- Excerpted records -
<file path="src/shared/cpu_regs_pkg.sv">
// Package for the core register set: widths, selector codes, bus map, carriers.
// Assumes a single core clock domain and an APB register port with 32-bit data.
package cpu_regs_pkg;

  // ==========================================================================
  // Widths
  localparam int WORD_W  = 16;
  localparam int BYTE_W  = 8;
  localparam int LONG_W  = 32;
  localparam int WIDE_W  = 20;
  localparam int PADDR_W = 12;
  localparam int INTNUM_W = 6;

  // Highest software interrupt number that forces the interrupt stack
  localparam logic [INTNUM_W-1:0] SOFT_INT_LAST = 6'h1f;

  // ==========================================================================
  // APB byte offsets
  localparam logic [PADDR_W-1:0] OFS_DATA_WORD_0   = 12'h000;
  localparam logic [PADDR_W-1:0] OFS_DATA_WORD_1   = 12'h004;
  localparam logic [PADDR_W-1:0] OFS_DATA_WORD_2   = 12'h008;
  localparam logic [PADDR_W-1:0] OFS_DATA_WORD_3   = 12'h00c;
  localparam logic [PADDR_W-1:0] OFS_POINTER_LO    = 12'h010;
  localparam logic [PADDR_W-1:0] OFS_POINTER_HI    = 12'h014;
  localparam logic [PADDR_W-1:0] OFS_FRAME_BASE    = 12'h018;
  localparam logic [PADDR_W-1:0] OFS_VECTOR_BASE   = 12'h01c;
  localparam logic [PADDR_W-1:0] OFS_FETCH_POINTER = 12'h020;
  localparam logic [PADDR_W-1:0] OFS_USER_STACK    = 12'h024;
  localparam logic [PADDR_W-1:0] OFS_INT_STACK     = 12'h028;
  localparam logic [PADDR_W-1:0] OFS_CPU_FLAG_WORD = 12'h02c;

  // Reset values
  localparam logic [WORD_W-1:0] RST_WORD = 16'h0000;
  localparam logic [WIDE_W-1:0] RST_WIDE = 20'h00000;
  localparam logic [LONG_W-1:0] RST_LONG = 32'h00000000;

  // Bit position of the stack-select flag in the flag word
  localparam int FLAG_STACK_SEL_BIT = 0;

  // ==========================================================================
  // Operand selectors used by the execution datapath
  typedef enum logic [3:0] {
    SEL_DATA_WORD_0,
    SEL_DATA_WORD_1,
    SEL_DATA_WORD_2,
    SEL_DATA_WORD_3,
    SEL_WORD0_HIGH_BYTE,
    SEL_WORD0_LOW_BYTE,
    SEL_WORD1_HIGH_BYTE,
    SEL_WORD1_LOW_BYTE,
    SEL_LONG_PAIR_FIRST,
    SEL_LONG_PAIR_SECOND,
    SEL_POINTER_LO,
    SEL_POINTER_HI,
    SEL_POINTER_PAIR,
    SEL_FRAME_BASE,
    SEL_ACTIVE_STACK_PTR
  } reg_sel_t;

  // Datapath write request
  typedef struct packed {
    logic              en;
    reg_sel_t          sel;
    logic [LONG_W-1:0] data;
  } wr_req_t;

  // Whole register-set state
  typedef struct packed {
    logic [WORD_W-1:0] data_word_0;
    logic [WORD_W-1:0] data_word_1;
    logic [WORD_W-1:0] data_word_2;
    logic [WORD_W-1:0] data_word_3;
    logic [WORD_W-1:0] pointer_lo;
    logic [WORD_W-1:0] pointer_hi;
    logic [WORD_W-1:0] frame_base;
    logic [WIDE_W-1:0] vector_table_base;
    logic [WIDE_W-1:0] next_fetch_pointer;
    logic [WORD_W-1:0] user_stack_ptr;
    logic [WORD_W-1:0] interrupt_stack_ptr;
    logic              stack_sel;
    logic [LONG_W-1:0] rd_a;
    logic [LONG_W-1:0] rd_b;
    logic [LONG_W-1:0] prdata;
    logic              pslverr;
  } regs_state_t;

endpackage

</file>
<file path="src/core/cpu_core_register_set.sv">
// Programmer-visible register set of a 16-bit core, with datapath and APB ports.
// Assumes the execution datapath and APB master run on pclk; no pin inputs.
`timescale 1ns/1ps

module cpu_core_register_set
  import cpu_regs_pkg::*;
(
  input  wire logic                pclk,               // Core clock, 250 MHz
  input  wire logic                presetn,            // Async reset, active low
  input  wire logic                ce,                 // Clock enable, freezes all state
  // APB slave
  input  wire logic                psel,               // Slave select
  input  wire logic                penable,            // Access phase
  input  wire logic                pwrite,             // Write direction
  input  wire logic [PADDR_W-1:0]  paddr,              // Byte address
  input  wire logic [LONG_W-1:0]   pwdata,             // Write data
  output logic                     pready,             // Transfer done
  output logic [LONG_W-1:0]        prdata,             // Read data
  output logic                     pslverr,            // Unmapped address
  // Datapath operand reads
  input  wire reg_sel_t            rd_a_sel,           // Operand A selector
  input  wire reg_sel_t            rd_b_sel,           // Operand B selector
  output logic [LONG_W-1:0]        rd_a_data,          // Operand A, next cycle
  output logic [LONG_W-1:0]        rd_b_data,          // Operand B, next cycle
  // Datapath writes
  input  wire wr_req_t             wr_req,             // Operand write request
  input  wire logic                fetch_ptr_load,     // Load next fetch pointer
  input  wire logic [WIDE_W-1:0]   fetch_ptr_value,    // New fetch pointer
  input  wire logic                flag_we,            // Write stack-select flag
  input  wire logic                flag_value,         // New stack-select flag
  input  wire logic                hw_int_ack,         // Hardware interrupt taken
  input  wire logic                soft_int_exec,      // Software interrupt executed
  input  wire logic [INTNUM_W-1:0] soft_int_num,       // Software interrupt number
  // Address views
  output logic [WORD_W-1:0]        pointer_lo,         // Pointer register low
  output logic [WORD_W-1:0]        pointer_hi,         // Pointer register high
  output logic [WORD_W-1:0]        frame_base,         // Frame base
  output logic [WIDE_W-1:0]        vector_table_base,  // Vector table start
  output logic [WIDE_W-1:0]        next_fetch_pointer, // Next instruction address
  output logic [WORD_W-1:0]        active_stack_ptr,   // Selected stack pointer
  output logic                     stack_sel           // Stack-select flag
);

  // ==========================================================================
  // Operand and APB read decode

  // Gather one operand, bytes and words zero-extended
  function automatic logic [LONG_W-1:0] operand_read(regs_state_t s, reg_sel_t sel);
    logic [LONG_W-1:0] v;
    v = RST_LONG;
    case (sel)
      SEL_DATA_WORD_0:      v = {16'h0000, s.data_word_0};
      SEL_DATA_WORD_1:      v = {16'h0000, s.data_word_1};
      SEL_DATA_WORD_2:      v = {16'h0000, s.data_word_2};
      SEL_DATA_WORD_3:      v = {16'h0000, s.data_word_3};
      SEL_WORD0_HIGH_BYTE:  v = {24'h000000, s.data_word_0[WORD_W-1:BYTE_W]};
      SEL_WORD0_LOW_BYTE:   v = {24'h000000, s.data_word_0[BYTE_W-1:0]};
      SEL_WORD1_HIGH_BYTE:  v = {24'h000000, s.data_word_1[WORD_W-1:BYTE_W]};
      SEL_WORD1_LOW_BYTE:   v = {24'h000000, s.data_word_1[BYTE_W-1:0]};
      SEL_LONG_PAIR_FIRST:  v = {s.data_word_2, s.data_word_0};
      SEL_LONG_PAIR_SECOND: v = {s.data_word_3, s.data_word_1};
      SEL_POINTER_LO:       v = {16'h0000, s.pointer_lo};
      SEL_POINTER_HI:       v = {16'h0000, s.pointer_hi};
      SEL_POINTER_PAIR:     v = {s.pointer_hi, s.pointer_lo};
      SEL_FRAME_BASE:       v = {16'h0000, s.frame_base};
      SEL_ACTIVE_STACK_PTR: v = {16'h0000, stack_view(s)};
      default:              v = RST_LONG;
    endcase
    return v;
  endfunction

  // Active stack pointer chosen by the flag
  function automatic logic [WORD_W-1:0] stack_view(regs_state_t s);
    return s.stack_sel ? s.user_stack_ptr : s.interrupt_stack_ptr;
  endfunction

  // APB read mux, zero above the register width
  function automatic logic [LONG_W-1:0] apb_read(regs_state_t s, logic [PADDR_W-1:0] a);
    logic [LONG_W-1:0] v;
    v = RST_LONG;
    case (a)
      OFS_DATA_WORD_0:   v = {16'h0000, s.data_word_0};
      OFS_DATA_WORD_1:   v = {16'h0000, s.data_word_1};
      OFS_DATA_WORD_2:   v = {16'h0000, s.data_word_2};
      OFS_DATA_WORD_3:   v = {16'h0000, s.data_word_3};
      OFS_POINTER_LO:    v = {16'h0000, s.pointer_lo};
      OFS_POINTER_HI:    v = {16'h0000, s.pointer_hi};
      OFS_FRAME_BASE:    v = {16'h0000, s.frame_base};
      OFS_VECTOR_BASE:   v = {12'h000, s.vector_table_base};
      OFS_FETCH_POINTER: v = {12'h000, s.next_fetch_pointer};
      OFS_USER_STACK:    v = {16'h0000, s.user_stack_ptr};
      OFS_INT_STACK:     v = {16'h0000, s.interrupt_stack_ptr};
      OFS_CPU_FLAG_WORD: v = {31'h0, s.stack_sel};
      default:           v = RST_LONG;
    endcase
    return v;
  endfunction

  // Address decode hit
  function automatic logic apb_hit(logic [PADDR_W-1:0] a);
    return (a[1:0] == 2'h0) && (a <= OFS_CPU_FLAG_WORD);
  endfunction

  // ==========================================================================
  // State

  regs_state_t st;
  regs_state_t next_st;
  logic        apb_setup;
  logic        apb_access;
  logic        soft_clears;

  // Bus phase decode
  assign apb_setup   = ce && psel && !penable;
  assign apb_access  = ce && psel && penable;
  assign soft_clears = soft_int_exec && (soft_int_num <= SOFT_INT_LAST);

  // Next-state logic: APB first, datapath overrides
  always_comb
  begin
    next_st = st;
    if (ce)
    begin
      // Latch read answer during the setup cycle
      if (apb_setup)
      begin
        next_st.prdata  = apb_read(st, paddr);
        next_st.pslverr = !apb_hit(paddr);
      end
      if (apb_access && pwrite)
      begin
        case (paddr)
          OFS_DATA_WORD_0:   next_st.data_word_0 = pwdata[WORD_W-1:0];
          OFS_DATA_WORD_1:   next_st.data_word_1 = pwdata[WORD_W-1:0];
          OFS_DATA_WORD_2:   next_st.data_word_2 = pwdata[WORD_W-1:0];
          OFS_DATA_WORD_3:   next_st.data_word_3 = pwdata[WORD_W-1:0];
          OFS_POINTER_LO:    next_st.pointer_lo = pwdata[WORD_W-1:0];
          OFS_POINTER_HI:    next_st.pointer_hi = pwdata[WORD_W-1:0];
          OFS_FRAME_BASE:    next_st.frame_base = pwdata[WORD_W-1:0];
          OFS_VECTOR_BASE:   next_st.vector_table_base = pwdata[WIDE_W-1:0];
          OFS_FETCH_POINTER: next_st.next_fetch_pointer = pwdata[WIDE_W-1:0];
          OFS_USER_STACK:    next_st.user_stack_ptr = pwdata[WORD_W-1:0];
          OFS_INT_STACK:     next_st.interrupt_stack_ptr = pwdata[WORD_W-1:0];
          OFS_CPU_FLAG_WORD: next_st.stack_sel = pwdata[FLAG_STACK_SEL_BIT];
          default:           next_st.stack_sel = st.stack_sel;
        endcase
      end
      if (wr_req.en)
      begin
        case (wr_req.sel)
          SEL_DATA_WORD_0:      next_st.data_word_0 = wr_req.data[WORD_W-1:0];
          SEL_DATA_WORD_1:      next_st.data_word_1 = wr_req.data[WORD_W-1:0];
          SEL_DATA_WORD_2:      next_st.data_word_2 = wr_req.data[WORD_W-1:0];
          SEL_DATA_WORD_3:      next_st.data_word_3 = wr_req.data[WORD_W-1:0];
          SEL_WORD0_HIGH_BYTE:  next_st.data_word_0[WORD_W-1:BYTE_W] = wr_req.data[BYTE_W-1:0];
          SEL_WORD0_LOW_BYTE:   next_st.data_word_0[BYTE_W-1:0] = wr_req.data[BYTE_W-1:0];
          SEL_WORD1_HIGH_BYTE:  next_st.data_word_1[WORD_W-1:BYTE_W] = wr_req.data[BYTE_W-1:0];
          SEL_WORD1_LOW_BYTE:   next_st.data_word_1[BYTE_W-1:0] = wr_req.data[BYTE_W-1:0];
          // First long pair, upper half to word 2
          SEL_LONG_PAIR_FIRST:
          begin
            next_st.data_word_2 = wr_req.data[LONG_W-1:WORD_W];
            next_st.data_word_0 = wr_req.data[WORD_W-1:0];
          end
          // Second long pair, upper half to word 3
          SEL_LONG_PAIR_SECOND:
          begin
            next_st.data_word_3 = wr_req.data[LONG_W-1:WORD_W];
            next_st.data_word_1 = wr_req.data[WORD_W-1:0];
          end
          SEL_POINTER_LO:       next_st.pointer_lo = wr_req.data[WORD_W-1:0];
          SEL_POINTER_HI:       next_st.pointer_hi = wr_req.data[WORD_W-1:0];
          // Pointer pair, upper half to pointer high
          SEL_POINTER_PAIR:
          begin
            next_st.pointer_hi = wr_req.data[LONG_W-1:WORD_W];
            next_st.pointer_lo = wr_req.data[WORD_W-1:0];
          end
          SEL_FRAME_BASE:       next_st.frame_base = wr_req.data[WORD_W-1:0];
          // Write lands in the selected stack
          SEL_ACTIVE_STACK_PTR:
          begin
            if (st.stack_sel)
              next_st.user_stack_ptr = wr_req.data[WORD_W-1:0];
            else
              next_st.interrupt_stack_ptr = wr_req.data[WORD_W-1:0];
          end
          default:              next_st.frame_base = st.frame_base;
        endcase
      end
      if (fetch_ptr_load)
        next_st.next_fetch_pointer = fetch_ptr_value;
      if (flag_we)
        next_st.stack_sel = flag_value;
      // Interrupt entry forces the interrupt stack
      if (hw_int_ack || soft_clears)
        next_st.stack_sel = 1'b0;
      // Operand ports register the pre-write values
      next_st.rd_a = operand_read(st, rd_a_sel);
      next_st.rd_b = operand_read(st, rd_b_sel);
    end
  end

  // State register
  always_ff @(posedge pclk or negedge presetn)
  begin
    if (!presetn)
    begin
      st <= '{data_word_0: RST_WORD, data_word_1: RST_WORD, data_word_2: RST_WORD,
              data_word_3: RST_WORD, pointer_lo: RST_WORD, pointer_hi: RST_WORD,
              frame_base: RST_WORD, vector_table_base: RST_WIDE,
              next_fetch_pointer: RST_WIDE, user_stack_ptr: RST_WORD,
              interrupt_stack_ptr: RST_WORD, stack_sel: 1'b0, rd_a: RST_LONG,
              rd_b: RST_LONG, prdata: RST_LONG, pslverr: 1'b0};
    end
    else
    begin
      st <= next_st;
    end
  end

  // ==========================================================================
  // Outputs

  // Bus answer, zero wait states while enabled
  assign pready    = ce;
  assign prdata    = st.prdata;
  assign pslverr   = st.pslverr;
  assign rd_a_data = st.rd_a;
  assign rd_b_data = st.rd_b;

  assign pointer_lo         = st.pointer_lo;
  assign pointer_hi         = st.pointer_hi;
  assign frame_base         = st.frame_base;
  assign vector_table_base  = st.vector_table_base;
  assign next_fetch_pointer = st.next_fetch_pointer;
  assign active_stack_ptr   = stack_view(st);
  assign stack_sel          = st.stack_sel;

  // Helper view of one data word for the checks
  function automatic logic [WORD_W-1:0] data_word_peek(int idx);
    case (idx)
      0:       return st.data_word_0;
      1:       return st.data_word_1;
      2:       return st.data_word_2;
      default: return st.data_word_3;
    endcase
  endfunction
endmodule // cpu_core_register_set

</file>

---

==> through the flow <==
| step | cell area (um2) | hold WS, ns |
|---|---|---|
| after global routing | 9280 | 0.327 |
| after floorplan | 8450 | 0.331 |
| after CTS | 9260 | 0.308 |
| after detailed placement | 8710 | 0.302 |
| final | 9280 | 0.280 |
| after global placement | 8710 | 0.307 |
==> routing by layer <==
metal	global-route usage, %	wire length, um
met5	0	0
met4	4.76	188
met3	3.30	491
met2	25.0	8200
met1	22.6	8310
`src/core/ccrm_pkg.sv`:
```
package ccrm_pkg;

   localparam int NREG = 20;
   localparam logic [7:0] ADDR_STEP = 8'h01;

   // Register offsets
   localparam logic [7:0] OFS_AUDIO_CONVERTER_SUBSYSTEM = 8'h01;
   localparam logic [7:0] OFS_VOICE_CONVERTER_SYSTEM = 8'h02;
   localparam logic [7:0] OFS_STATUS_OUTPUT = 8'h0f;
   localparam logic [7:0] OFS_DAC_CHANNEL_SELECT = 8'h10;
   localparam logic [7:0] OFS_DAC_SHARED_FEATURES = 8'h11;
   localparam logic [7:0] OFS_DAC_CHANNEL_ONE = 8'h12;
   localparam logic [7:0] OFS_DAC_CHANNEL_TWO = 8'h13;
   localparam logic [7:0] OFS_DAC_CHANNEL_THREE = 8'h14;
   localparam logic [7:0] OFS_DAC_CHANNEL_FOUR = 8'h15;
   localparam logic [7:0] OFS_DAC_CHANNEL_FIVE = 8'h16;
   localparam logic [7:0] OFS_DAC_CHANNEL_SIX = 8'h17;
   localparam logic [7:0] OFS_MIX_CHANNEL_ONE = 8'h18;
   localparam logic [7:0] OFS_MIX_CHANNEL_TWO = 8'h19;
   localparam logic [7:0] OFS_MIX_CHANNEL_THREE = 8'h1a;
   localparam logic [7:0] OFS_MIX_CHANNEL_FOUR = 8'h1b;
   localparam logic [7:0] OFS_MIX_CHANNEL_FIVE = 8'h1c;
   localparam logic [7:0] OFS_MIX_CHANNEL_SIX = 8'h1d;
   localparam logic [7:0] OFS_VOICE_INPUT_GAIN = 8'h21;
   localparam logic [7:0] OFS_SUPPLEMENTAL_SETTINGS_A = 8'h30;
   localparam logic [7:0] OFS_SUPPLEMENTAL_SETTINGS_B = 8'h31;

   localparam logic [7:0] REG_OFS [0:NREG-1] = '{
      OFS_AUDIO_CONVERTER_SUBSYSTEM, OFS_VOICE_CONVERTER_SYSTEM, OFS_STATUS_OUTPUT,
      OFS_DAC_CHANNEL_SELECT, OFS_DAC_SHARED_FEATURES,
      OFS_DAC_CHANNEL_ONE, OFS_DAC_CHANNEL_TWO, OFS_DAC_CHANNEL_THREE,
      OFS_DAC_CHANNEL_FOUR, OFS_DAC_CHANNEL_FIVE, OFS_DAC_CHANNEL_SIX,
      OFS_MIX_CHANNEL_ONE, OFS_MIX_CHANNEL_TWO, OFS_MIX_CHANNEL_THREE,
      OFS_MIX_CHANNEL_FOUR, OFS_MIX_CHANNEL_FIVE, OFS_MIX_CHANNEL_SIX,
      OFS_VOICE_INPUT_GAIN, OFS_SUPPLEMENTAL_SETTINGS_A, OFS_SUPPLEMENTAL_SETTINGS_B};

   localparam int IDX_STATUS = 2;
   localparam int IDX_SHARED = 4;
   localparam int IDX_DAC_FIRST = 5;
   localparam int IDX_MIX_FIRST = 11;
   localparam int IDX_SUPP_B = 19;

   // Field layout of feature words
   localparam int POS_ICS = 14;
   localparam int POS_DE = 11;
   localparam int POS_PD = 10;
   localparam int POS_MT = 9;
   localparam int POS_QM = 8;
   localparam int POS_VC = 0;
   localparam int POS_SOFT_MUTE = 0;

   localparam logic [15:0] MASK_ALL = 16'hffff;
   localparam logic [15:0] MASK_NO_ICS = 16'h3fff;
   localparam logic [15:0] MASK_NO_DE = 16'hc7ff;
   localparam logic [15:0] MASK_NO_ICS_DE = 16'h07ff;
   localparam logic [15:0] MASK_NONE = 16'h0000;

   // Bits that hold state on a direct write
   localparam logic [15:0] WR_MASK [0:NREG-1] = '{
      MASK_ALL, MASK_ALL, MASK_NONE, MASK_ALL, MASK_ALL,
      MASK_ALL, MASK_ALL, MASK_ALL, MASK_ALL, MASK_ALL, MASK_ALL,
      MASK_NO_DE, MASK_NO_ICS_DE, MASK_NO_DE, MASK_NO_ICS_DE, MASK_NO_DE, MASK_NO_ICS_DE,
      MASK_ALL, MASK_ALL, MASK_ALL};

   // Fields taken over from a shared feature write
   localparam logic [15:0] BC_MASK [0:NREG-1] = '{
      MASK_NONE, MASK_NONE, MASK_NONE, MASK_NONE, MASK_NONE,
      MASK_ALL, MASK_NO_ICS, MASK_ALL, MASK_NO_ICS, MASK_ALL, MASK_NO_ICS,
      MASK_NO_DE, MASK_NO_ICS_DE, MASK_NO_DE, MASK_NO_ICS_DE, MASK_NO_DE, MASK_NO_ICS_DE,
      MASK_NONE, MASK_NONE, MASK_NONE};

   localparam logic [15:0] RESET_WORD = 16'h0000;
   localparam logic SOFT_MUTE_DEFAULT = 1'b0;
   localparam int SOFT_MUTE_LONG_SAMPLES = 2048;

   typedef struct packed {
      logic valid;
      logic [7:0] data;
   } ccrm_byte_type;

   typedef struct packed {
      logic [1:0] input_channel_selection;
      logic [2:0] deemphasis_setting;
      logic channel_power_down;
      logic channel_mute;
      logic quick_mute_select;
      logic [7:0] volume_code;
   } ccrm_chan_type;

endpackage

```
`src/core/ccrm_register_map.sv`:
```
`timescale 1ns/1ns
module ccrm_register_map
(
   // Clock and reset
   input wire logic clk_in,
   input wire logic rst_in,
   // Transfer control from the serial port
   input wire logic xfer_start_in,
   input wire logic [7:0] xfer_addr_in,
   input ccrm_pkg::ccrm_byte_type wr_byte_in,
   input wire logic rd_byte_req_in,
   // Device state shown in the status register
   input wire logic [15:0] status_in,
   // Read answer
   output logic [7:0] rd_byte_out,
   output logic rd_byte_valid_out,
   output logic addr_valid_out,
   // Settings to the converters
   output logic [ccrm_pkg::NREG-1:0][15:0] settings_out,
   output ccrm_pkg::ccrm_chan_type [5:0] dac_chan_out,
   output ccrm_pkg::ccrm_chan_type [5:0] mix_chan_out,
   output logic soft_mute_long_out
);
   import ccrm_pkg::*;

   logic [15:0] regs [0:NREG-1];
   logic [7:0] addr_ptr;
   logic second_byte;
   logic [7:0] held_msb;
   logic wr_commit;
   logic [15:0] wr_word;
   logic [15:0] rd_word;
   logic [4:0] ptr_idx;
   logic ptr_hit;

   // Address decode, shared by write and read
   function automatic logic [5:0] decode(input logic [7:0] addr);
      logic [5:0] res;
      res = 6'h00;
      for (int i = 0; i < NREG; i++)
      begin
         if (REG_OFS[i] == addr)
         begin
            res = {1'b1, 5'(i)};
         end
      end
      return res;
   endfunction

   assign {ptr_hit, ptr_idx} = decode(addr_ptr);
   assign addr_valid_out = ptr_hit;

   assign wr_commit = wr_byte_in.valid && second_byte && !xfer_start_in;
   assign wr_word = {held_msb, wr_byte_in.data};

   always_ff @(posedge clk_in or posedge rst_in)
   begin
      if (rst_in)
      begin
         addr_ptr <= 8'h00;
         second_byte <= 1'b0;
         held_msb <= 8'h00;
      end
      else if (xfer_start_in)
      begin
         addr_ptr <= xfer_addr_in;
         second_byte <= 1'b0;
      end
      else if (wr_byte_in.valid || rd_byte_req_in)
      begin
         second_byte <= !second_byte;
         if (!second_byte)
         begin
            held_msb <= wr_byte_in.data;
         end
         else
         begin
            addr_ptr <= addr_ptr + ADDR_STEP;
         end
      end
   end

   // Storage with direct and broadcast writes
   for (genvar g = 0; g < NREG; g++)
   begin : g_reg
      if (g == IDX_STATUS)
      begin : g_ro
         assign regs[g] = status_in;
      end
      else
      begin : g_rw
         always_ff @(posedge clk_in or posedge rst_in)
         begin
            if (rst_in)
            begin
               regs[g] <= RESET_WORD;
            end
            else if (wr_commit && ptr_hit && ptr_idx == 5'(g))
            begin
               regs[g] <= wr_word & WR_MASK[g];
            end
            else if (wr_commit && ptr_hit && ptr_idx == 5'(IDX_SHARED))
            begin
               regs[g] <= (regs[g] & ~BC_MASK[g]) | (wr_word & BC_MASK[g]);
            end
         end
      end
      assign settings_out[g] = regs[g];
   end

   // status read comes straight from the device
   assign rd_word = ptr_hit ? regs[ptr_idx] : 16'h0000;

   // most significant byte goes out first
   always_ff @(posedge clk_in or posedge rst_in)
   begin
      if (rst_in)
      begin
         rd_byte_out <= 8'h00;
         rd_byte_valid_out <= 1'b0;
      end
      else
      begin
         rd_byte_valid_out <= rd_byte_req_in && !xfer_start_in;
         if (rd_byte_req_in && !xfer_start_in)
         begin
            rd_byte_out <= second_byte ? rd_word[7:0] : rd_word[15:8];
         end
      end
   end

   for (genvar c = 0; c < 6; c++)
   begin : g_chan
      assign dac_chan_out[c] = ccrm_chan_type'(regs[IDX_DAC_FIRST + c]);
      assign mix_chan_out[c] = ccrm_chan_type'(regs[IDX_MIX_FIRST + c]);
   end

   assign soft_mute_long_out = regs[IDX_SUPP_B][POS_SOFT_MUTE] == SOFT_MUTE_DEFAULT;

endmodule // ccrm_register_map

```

- Exercise directions -
Scan the material for "forces" and copy the lines that hold it.

- Output of the exercise -
  // Highest software interrupt number that forces the interrupt stack
      // Interrupt entry forces the interrupt stack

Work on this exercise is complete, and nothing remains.